Tag Archives: EU

Europe

Ε – Epsilon is for Europe

Never mind what you learned in school, Europe isn’t really a continent, it’s just the westernmost part of the landmass of Eurasia. It’s above all an idea that has been in flux since the time of Herodotus. 60 years ago, Europe became an Economic Community, joined by Greece in 1981, and later, in 1993, it became the European Union with broader purposes. It pioneeered the euro currency in 1999, which Greece adopted in 2001.

The EU is a bold experiment, and overall I would say it’s been successful, especially compared to the disaster of the first half of the European 20th century. The EU is now made up of 28 countries (many of them former adversaries at one time or another), with 23 different official languages, with different national histories, but with enough of a common cultural past to induce member states to give up some of their sovereignty in order, for one thing, to stand up to the other economic heavyweights of the world – and also not to fight each other any more. Former French president Giscard d’Estaing spoke of the “Dream of Europe. Let us imagine a continent at peace, freed of its barriers and obstacles, where history and geography are finally reconciled.”
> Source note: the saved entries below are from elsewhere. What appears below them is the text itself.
### src/hw/rtl/pvp_pkg.sv
// Package for the position velocity profiler: commands, config indexes, shared types.
// No dependencies.
package pvp_pkg;

    localparam int CMD_W    = 3;
    localparam int CFG_IDX_W = 3;
    localparam int CFG_DATA_W = 32;
    localparam logic [31:0] CTRL_PERIOD_MS = 32'd20;

    localparam logic [CMD_W-1:0] CMD_PROCESS = 3'd0;
    localparam logic [CMD_W-1:0] CMD_QUERY   = 3'd1;
    localparam logic [CMD_W-1:0] CMD_TARGET  = 3'd2;
    localparam logic [CMD_W-1:0] CMD_START   = 3'd3;
    localparam logic [CMD_W-1:0] CMD_STOP    = 3'd4;

    localparam logic [CFG_IDX_W-1:0] REG_MAX_VEL   = 3'd0;
    localparam logic [CFG_IDX_W-1:0] REG_REACH_TOL = 3'd1;
    localparam logic [CFG_IDX_W-1:0] REG_SETTLE_TOL = 3'd2;
    localparam logic [CFG_IDX_W-1:0] REG_DECEL_RNG = 3'd3;
    localparam logic [CFG_IDX_W-1:0] REG_MIN_VEL   = 3'd4;
    localparam logic [CFG_IDX_W-1:0] REG_ACCEL     = 3'd5;
    localparam logic [CFG_IDX_W-1:0] REG_DECEL     = 3'd6;
    localparam logic [CFG_IDX_W-1:0] REG_HOLD      = 3'd7;

    typedef struct packed {
        logic load;      // capture request fields, compute error
        logic mul;       // multiply max_velocity by error
        logic div_start; // begin ramp division
        logic finish;    // apply state update, load result
    } pvp_cmd_t;

    typedef struct packed {
        logic need_div;  // request is a step that needs the ramp divide
        logic div_done;
    } pvp_stat_t;

endpackage

### src/hw/rtl/pvp_ctrl.sv
// Controller state machine for the profiler: sequences load, multiply, divide, finish.
// Depends on pvp_pkg.
module pvp_ctrl
    import pvp_pkg::*;
(
    input  logic      clk,
    input  logic      rst_n,
    input  logic      in_valid,
    output logic      in_ready,
    output logic      out_valid,
    input  logic      out_ready,
    input  pvp_stat_t stat,
    output pvp_cmd_t  cmd
);

    typedef enum logic [4:0] {
        S_IDLE = 5'b00001,
        S_MUL  = 5'b00010,
        S_DSTA = 5'b00100,
        S_DIV  = 5'b01000,
        S_FIN  = 5'b10000
    } state_t;

    state_t state_reg, state_next;
    logic   out_valid_reg, out_valid_next;

    // A new request may enter while the result waits; it then holds in finish until the result is taken.
    assign in_ready  = (state_reg == S_IDLE);
    assign out_valid = out_valid_reg;

    always_comb
    begin
        state_next     = state_reg;
        out_valid_next = out_valid_reg;
        cmd            = '0;
        if (out_valid_reg && out_ready)
        begin
            out_valid_next = 1'b0;
        end
        case (state_reg)
            S_IDLE:
            begin
                if (in_valid)
                begin
                    cmd.load   = 1'b1;
                    state_next = S_MUL;
                end
            end
            S_MUL:
            begin
                cmd.mul    = 1'b1;
                state_next = stat.need_div ? S_DSTA : S_FIN;
            end
            S_DSTA:
            begin
                cmd.div_start = 1'b1;
                state_next    = S_DIV;
            end
            S_DIV:
            begin
                if (stat.div_done)
                begin
                    state_next = S_FIN;
                end
            end
            S_FIN:
            begin
                // hold until the previous result has left
                if (!out_valid_next)
                begin
                    cmd.finish     = 1'b1;
                    out_valid_next = 1'b1;
                    state_next     = S_IDLE;
                end
            end
            default:
            begin
                state_next = S_IDLE;
            end
        endcase
    end

    always_ff @(posedge clk or negedge rst_n)
    begin
        if (!rst_n)
        begin
            state_reg     <= S_IDLE;
            out_valid_reg <= 1'b0;
        end
        else
        begin
            state_reg     <= state_next;
            out_valid_reg <= out_valid_next;
        end
    end

endmodule

### config.mk
export PLATFORM = sky130hd
export DESIGN_NAME = pvp_ctrl
export DESIGN_NICKNAME = d
export VERILOG_FILES = /design/src/hw/rtl/pvp_pkg.sv /design/src/hw/rtl/pvp_ctrl.sv
export SDC_FILE = /design/constraint.sdc
export NUM_CORES = 1
export LEC_CHECK = 0
export ABC_AREA = 1
export BUFFER_PORTS_ARGS = -buffer_cell sky130_fd_sc_hd__buf_2
export CAP_MARGIN = 20
export CELL_PAD_IN_SITES_DETAIL_PLACEMENT = 0
export CELL_PAD_IN_SITES_GLOBAL_PLACEMENT = 1
export CORE_AREA = 2 2 39 41
export CTS_BUF_LIST = sky130_fd_sc_hd__clkbuf_4 sky130_fd_sc_hd__clkbuf_8
export CTS_CLUSTER_DIAMETER = 50
export DETAILED_ROUTE_END_ITERATION = 10
export DIE_AREA = 0 0 41 43
export PLACE_DENSITY = 0.69
export SLEW_MARGIN = 20
export SYNTH_ARGS = -nofsm -noshare
export SYNTH_HDL_FRONTEND = slang
export SYNTH_SLANG_ARGS = --single-unit
### constraint.sdc
create_clock -name clk -period 1.45 [get_ports clk]
set_input_delay 0 -clock clk [delete_from_list [all_inputs] [get_ports clk]]
set_output_delay 0 -clock clk [all_outputs]
set_load 0.02 [all_outputs]
==> results by group <==
Status
  • Run status: completed

Route
  • Number of remaining DRC errors: 0
  • Detail Route Antenna Nets: 0
  • Post-DR vias/cell: 4.398
  • Average wire per standard cell: 9.261 um
  • Routed WL: 815 um
  • Number of DRC markers after the initial detailed-route iteration: 4
  • DR pass1 iterations: 4
  • Vias: 387

Yosys
  • Mean instance size in the synthesized netlist: 7.600 um^2
  • Synth Register Bits: 6
  • Sequential cell area fraction in the yosys report: 0.3689
  • Area share of the largest cell type after synthesis: 0.3049
  • Count of different cell masters after synthesis: 16
  • Library cell with the largest summed area after synthesis: sky130_fd_sc_hd__dfrtp_1
  • Number of warnings printed during yosys synthesis: 0
  • Prevailing post-synth register cell: sky130_fd_sc_hd__dfrtp_1
  • Cell with the most instances after synthesis: sky130_fd_sc_hd__inv_1
  • Synth top cells by count: sky130_fd_sc_hd__inv_1 (9), sky130_fd_sc_hd__nand2_1 (8), sky130_fd_sc_hd__nor2_1 (6)
  • Post-synthesis net count: 60
  • Number of enable flip-flop cells after synthesis: 0
  • Asr flop ratio synth: 1.000
  • Most area-consuming cells after synthesis: sky130_fd_sc_hd__dfrtp_1 (30%), sky130_fd_sc_hd__inv_1 (8.2%), sky130_fd_sc_hd__nor2_4 (8.2%)
  • Post-Syn Instances: 54
  • Cell area after synthesis: 410.4 um^2

Global routing
  • Maximum number of pins on one net before global-route repair: 9
  • Total grt overflow: 0
  • First-pass GRT wire length: 1311 um
  • Total global-route track usage: 0.1111
  • Initial antenna violation count: 0
  • Via count of the first global-routing pass: 355

Final layout
  • Antenna diode count: 0
  • Number of nets in the layout: 79
  • Share of final-layout standard cells stronger than drive strength 1: 0.4028
  • Area growth from synthesis to final layout: 32.93%
  • Count of fill cells added during filler insertion: 150
  • Multi-input combinational cell area: 217.7 um^2
  • Final core utilization: 0.3942
  • Area taken by flip-flops and latches: 151.4 um^2
  • Flip-flop count of the largest register, all copies and words added: 5

Setup path
  • List of cells traversed by the critical path: nand2_1, nor3_1, buf_2
  • Register-to-register setup slack: 0.32 ns
  • Critical path type: reg -> out
  • Library cell contributing the largest single delay on the critical path: sky130_fd_sc_hd__dfstp_2
  • CP Data Arrival Time: 1.25 ns
  • Element type at the critical path end: output port
  • Required time of the critical path: 1.45 ns
  • Critical Path Start Type: flip-flop
  • Delay of the slowest cell on the worst path: 0.56 ns
  • CP max FO: 3

Timing
  • Final Cycle Share: 0.8634
  • Worst Tran Pin Value: 0.1946 ns
  • Setup skew after layout: 0.008952 ns
  • Final min period: 1.252 ns
  • Final count of hold timing violations: 0
  • Setup TNS: 0 ns
  • Final Setup Violations: 0
  • Tightest slew margin relative to the limit: 0.8703
  • Final hold slack: 0.03343 ns
  • Unrepaired setup endpoints after global routing: no
  • Maximum clock frequency: 0.7987 GHz
  • Minimum setup slack in the final design: 0.1980 ns
  • Max Slew Vio Count: 0

Floorplanning
  • Initial Util: 0.2966
  • Die height: 43 um
  • Width of the die: 41 um
  • Total die area: 1763 um^2
  • Number of placement rows: 14
  • Core Area: 1384 um^2
  • # IOs: 12

Clocking
  • Post-CTS setup repair buffer count: 0
  • Clock tree from TritonCTS: built
  • Clock slew seen by the registers of the worst setup and hold paths: 0.04 ns
  • # clock sinks: 6
  • Max Root-Sink Buffers: 2
  • Clock buffers created by TritonCTS: 3
  • Worst-Skew Late Latency: 0.24 ns
  • Number of levels the H-tree was split into: 1
  • Root Buffer Master: sky130_fd_sc_hd__clkbuf_4

Placement
  • Pre-CTS WS: 0.2999 ns
  • Input/output buffers: 11
  • Routability-driven placement congestion ratio: 0.7031
  • Detailed placement HPWL: 687.2 um

Pwr
  • PwrDens: 1575 nW/um^2
  • Leakage Power: 0.3077 nW
  • Maximum vdd ir drop: 463.5 uV

Worst hold path
  • Class of the tightest hold or removal check: in -> reg

Run
  • Total of max-cap violations: 0
layer usage:
metal	wire [um]	vias up	part of all wire	GRT usage
li1	-	210	-	-
met1	359	171	0.44	0.1246
met2	430	6	0.53	0.1781
met3	26	0	0.032	0.03141
met4	0	0	0	0.06000
met5	0	-	0	0
layout by cell type, fill, tap and decap left out, types with 3 or more instances in the layout:
master,count
sky130_fd_sc_hd__buf_2,11
sky130_fd_sc_hd__inv_1,9
sky130_fd_sc_hd__nand2_1,8
sky130_fd_sc_hd__nor2_1,6
sky130_fd_sc_hd__dfrtp_1,5
sky130_fd_sc_hd__nor2_2,4
sky130_fd_sc_hd__nand4_1,4
sky130_fd_sc_hd__clkbuf_4,4
sky130_fd_sc_hd__nor2_4,3
sky130_fd_sc_hd__nand3_1,3
sky130_fd_sc_hd__dlygate4sd3_1,3
worst paths after layout:
kind                                      to         start  cells past startpoint
worst max-delay path                  cmd[3]  state_reg[0]                      3
worst min-delay path            state_reg[1]      in_valid                      3
worst max register to register  state_reg[4]  state_reg[0]                      5
worst min register to register     out_valid     out_valid                      2
max in group asynchronous       state_reg[0]         rst_n                      2
min in group asynchronous       state_reg[2]         rst_n                      2
cell type report:
cell class | instances | share of cell area
Timing Repair Buffer | 14 | 0.1560
Tap cell | 16 | 0.03670
Clock buffer | 4 | 0.05505
Inverter | 11 | 0.07569
Multi-Input combinational cell | 37 | 0.3991
Sequential cell | 6 | 0.2775
cell families (layout without fill, tap and decap cells):
family | Yosys count | count (layout) | share of synthesized area
AO/OA/AOI/OAI | 4 | 4 | 0.07927
flip-flops | 6 | 6 | 0.3689
AND/OR/NAND/NOR | 33 | 33 | 0.4512
buffers and inverters | 11 | 29 | 0.1006
power by group:
part	internal, W	switching, W
Sequential	0.000216	0.0000488
Clock	0.000123	0.0000615
Combinational	0.000147	0.000263
Total	0.000486	0.000373
critical path: cells and delay by family (launching register included):
family        cells  cell delay [ns]
flops             1             0.56
simple gates      2             0.27
buf+inv           1             0.19
through the flow:
stage | power, W | cell area (um^2) | std cells
after floorplan | 0.0005815 | 410.4 | 54
final | 0.0008594 | 545.5 | 88
after global placement | 0.0006834 | 485.5 | 81
after CTS | 0.0008787 | 545.5 | 88
after global routing | 0.0009329 | 545.5 | 88
after detailed placement | 0.0006799 | 485.5 | 81
what timing repair did:
item | in CTS | in global routing
resized for setup | 0 | 0
hold endpoints to repair | 8 | 0
hold buffers | 3 | 0
Note: power is estimated with default switching activity, not from simulation.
Economic and political union hasn’t been easy, and it may not last (witness Brexit), but (with the exception of a contained fire in the Balkans in the 1990s), the center has held. Greece, dangling down there in the SE corner, is both at the periphery (the strategic periphery) and – thanks to ancient Athens – also at the center of the Europe. As we in this country know so well, e pluribus unum is forever a work in progress. The majority of Greeks want to remain in the EU. Whether they’ll retain the common currency is another matter.